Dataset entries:
>>>>>
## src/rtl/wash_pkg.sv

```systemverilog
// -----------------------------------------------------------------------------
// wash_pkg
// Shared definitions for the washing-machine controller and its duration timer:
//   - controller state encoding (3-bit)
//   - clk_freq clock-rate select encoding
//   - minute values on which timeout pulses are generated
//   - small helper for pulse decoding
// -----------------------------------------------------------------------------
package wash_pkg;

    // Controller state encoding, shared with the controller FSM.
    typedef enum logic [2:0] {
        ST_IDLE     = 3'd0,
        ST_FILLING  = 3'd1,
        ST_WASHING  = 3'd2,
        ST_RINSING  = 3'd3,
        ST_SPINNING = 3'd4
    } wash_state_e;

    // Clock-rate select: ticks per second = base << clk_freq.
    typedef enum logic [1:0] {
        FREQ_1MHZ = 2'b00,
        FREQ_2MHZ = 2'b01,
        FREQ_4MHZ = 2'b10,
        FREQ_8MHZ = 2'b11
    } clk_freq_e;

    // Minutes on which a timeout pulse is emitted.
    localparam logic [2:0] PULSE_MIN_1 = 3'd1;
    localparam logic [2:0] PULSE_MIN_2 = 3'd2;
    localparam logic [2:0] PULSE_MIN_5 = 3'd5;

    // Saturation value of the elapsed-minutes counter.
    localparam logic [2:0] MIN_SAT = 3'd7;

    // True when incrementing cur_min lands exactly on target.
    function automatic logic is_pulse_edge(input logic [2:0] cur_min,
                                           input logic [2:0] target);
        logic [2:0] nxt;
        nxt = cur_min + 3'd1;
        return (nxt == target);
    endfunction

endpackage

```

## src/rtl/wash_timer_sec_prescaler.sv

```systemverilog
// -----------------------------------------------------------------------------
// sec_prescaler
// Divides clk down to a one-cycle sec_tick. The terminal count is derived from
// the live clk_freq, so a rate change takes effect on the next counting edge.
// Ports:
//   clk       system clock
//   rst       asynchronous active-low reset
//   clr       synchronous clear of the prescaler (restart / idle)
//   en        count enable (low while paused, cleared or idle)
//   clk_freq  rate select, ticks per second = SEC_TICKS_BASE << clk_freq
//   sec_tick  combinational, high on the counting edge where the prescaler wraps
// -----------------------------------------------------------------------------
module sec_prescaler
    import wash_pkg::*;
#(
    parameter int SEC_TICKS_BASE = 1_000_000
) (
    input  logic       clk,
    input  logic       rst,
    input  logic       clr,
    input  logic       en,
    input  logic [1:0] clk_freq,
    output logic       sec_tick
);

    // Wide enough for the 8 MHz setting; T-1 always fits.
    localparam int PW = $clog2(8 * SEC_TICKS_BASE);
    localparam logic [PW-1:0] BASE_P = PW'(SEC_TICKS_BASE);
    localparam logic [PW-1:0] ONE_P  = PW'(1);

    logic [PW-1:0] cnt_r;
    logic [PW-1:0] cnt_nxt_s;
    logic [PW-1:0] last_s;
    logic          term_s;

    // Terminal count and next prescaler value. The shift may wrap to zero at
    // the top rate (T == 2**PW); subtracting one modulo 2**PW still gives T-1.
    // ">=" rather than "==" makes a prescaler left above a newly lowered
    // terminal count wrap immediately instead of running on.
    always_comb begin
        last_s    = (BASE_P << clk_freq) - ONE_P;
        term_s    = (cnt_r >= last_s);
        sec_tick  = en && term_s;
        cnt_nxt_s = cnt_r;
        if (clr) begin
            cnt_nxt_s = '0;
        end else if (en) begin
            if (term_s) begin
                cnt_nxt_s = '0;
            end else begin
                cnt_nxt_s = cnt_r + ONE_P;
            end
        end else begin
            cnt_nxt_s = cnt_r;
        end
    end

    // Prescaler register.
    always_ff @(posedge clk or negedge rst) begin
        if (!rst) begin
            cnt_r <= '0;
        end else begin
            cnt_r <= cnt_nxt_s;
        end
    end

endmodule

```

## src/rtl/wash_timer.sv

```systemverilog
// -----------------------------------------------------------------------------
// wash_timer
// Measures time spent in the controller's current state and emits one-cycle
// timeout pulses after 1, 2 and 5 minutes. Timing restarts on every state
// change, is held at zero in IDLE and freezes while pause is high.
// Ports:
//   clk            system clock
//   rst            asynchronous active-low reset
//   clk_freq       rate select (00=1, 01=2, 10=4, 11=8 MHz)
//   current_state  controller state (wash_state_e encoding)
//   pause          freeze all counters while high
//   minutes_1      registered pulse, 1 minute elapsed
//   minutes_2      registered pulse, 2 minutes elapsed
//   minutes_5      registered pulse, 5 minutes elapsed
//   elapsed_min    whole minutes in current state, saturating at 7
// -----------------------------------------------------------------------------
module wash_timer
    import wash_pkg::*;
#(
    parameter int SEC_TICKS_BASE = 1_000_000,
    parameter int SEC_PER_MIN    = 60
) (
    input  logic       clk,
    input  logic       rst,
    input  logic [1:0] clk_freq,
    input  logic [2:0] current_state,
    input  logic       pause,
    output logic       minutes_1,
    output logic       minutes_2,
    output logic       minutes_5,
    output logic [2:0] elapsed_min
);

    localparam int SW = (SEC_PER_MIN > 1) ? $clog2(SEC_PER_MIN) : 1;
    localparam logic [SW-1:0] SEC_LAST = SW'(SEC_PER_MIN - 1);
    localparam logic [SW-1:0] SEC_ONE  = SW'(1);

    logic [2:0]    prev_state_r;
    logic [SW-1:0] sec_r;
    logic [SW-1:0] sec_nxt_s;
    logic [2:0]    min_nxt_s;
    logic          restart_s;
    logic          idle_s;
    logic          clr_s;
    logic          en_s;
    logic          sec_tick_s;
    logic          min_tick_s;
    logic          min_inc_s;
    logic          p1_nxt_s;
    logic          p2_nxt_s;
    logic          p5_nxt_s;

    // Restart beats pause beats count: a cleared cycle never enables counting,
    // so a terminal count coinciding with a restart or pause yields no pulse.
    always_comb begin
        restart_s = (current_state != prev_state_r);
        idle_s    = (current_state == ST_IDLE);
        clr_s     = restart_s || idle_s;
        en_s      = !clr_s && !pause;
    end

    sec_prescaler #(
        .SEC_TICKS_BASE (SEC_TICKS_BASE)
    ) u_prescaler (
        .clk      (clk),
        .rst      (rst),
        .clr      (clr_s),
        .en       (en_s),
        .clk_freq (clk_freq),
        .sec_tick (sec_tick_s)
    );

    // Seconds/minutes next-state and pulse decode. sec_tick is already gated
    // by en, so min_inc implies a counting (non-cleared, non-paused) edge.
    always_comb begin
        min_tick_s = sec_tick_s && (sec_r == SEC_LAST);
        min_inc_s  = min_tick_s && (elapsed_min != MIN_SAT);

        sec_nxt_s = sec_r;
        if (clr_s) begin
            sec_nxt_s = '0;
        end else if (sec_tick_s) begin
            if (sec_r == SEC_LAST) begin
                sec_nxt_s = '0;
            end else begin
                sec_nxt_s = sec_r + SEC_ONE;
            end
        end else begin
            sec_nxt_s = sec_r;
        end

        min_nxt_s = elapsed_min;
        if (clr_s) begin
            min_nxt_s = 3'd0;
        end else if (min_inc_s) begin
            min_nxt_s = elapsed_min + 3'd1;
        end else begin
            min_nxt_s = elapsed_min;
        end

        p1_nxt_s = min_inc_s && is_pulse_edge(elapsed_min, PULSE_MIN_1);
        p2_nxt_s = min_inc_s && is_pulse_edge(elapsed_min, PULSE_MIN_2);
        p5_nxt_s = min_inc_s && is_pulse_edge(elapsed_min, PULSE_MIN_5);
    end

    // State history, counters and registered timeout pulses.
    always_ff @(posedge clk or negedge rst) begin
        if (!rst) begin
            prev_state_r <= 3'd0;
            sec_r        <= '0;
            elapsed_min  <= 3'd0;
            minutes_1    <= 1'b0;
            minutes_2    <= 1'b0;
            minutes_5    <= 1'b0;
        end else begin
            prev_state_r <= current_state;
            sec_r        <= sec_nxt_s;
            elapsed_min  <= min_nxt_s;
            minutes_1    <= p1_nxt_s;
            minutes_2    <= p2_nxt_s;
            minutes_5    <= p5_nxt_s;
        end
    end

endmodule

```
<<<<<
>>>>>
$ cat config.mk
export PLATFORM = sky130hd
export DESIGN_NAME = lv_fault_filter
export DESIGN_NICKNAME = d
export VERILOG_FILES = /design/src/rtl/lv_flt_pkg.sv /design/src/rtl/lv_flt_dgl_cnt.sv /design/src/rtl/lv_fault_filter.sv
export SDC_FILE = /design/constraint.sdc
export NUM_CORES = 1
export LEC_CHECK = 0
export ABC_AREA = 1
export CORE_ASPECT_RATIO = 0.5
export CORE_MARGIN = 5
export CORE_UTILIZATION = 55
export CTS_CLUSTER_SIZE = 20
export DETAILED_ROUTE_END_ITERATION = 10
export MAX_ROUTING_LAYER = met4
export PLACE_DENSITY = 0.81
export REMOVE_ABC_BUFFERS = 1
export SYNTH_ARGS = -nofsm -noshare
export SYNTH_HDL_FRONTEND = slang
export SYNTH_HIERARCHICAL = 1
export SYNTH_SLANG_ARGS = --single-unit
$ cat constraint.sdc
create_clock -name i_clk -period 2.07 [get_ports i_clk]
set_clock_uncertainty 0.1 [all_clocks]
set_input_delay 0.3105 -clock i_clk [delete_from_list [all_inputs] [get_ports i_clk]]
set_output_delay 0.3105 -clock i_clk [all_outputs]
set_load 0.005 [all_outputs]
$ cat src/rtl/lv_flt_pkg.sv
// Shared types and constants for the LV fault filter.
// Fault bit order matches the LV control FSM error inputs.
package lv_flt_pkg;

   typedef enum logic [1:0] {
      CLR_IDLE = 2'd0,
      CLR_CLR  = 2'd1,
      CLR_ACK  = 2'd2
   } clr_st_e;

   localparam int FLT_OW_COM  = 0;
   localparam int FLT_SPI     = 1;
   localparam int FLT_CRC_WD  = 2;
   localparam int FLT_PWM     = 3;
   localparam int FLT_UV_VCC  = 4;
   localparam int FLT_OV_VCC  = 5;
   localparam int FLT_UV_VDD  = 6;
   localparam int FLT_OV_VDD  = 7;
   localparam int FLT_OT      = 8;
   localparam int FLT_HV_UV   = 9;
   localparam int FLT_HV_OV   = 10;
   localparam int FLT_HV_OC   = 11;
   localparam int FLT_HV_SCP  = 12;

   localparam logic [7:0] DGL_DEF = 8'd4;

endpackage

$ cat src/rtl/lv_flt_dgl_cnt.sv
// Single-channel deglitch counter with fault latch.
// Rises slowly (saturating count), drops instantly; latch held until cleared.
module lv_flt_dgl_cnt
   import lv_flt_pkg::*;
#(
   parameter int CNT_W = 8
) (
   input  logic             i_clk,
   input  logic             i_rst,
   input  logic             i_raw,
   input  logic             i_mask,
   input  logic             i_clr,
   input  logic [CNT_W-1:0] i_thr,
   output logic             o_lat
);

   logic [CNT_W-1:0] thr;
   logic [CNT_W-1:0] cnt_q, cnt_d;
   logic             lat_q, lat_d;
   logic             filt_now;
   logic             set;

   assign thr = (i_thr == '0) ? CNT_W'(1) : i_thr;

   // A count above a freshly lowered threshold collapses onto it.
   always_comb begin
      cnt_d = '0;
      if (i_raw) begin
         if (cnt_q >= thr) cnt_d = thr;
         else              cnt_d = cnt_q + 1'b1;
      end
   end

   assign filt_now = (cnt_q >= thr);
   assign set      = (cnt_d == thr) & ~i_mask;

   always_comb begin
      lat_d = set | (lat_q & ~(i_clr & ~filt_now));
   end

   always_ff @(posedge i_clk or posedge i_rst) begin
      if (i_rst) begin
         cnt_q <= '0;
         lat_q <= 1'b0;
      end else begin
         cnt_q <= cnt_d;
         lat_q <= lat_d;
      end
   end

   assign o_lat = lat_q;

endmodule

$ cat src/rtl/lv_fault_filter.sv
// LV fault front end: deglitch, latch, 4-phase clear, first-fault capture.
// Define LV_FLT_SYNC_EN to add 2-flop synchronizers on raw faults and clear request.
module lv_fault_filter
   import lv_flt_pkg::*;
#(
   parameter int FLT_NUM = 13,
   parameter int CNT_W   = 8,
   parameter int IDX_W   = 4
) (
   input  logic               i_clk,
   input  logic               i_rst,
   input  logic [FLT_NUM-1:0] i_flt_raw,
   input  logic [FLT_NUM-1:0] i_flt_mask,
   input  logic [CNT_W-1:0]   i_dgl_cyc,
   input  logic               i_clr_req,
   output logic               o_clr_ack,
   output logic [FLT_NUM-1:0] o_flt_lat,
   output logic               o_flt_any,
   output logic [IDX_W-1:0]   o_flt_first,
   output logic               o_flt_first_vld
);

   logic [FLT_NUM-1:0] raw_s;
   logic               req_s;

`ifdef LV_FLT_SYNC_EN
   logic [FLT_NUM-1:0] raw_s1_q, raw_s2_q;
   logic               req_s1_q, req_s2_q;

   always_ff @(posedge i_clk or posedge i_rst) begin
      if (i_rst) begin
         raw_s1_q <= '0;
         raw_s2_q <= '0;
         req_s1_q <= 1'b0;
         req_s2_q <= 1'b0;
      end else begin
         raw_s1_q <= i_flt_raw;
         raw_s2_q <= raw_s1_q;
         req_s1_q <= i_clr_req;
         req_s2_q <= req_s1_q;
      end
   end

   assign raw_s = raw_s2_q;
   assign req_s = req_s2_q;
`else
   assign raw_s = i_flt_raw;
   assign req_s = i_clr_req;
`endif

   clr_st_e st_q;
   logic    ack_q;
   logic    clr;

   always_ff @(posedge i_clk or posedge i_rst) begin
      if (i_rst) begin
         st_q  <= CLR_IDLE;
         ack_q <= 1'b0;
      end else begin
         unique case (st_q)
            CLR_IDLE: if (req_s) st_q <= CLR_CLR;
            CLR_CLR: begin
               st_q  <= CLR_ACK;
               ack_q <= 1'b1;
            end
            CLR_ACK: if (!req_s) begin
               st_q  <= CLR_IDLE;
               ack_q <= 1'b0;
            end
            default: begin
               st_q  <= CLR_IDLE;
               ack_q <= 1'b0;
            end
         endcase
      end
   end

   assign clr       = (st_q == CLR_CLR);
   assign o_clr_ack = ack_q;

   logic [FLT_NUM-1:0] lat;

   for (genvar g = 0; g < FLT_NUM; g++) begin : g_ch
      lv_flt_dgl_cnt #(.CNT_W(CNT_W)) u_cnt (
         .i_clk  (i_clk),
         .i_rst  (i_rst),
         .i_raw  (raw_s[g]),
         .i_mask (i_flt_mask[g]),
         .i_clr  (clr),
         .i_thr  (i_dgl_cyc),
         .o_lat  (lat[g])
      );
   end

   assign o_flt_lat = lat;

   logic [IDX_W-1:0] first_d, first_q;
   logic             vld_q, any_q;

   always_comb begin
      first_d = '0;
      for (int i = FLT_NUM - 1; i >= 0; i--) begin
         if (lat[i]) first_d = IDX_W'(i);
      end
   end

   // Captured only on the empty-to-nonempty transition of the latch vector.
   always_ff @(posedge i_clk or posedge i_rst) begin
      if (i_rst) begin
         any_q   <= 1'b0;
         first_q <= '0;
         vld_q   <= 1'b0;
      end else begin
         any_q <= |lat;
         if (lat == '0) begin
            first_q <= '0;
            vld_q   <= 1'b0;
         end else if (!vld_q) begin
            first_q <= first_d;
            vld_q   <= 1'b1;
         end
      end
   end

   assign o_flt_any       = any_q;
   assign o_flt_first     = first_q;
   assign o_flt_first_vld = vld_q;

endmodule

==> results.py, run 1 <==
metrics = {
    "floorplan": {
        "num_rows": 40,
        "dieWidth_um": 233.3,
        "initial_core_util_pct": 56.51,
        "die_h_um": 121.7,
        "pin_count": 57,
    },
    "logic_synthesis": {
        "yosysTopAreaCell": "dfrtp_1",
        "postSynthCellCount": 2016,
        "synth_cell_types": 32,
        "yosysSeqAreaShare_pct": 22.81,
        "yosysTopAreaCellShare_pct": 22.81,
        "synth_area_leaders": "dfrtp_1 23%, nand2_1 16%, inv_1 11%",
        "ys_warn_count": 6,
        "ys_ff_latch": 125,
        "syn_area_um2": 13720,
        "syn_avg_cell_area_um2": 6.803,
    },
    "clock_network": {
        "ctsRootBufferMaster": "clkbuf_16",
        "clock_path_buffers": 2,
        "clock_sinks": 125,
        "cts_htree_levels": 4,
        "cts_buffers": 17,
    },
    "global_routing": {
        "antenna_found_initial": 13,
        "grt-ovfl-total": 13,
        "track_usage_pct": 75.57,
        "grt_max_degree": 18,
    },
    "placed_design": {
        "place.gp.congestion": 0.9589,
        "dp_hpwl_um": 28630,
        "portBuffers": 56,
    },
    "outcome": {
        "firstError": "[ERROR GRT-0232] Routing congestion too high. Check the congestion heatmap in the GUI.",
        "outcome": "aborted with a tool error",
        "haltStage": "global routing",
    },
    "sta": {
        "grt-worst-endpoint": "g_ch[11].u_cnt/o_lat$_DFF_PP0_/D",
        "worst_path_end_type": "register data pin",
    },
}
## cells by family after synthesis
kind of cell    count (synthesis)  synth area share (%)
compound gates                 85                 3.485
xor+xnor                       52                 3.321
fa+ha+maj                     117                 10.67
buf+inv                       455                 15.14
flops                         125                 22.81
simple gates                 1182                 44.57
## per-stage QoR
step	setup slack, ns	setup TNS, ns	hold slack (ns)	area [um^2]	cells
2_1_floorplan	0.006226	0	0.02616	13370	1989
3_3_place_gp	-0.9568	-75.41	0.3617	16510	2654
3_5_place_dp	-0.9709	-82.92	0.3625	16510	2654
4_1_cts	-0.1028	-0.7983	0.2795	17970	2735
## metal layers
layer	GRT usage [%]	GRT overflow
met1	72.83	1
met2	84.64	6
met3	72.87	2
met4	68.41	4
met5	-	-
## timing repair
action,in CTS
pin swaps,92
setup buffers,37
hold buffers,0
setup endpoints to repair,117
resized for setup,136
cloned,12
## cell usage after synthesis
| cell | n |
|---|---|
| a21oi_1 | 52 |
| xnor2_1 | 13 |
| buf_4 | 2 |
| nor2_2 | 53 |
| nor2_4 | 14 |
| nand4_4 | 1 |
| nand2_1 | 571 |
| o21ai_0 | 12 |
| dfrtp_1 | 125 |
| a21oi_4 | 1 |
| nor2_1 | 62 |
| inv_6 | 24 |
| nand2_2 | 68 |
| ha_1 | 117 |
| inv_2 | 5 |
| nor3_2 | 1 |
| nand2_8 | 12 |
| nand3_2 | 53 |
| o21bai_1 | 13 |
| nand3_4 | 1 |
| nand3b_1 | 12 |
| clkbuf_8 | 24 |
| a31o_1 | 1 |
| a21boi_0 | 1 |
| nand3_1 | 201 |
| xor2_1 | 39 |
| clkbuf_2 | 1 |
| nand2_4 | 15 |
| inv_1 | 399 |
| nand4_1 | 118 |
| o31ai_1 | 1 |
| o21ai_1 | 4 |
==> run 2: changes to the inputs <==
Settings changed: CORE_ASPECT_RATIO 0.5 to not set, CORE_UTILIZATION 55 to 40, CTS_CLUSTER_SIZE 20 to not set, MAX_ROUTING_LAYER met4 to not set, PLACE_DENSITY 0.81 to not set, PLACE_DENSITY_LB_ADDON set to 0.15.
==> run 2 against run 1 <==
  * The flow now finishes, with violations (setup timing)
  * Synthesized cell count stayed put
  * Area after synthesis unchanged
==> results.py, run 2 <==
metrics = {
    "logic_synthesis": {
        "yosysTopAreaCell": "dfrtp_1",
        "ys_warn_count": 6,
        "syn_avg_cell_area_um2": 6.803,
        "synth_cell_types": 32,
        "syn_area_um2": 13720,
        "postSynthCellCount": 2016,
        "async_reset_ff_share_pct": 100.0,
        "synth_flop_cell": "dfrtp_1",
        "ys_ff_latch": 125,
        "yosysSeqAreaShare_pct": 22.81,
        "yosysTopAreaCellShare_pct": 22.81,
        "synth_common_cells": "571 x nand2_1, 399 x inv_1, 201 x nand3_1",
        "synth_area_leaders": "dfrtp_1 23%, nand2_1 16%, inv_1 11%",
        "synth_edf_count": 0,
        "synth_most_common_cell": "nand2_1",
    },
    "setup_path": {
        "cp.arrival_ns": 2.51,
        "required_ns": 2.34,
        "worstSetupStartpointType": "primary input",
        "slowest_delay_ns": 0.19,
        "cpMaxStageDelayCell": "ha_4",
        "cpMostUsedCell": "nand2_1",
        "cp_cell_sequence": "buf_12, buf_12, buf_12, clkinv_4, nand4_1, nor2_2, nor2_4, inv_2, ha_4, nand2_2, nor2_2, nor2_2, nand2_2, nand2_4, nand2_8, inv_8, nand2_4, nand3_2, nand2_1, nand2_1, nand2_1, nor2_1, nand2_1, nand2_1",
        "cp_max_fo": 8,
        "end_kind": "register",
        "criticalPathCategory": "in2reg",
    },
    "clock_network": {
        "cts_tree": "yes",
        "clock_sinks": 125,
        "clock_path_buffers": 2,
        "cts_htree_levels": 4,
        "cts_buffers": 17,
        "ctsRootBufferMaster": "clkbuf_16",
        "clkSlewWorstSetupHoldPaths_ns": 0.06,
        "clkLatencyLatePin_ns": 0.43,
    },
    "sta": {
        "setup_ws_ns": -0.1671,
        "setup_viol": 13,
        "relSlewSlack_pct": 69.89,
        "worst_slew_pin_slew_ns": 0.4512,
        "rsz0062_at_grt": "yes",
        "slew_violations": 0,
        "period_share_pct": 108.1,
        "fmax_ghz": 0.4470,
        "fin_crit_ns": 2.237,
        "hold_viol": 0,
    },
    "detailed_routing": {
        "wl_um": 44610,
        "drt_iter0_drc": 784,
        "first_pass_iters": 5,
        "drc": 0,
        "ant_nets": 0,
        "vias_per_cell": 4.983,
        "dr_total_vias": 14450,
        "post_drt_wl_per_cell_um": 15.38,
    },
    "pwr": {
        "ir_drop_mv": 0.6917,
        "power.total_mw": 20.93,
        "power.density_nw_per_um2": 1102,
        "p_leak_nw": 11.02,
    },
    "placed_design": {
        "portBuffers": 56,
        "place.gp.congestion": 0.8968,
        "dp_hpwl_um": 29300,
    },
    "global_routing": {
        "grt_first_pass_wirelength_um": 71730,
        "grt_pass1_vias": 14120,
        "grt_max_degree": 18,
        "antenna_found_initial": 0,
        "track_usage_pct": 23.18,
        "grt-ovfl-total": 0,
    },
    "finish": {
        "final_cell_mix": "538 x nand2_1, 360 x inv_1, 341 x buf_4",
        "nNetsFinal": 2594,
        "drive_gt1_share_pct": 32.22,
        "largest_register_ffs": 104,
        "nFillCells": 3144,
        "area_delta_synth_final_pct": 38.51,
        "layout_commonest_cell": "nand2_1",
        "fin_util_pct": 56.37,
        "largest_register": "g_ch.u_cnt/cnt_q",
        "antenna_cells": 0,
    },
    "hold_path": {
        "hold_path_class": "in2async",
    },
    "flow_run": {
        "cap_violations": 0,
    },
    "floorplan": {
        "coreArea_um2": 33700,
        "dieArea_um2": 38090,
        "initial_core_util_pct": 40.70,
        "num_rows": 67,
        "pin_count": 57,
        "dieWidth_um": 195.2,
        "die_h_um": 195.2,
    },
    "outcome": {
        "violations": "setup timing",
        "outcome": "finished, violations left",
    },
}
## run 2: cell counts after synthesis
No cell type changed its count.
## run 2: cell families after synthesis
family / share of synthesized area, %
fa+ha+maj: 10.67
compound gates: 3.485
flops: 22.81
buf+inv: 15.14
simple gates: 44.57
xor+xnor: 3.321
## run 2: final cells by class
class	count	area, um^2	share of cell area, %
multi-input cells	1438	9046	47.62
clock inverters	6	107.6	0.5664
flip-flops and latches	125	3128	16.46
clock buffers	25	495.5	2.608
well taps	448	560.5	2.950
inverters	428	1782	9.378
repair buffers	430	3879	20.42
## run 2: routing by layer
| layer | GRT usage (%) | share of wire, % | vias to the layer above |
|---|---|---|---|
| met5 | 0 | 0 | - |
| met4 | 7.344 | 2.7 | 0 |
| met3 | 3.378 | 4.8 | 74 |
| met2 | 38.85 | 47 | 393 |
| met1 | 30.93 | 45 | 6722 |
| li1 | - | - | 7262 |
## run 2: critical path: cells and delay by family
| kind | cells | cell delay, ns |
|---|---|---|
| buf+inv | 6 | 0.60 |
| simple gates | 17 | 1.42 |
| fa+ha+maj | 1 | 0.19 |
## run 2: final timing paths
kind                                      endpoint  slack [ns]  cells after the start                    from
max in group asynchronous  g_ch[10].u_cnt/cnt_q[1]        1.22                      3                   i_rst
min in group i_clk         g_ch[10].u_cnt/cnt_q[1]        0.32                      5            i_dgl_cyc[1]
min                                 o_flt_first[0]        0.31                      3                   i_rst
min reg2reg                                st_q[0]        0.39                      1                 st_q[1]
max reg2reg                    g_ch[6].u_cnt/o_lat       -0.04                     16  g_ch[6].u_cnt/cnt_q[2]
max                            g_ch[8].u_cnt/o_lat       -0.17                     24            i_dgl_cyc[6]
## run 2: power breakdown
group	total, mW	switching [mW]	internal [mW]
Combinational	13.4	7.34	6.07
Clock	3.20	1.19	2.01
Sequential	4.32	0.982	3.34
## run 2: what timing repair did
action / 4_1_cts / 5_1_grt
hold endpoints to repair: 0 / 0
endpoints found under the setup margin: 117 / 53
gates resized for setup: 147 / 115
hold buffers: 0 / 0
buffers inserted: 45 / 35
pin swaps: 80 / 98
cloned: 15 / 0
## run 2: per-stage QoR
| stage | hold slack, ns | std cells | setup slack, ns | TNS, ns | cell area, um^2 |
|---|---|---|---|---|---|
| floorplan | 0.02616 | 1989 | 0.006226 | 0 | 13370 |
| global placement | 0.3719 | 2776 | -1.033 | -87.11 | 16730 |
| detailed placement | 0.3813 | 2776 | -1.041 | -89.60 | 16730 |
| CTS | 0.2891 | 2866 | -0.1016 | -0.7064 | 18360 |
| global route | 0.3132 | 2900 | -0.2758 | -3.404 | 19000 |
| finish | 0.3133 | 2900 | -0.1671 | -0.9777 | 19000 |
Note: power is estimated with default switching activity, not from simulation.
<<<<<
TRY IT:
If a line of the entries holds the word "target", copy it out.

FINISHED EXERCISE:
    // True when incrementing cur_min lands exactly on target.
                                           input logic [2:0] target);
        return (nxt == target);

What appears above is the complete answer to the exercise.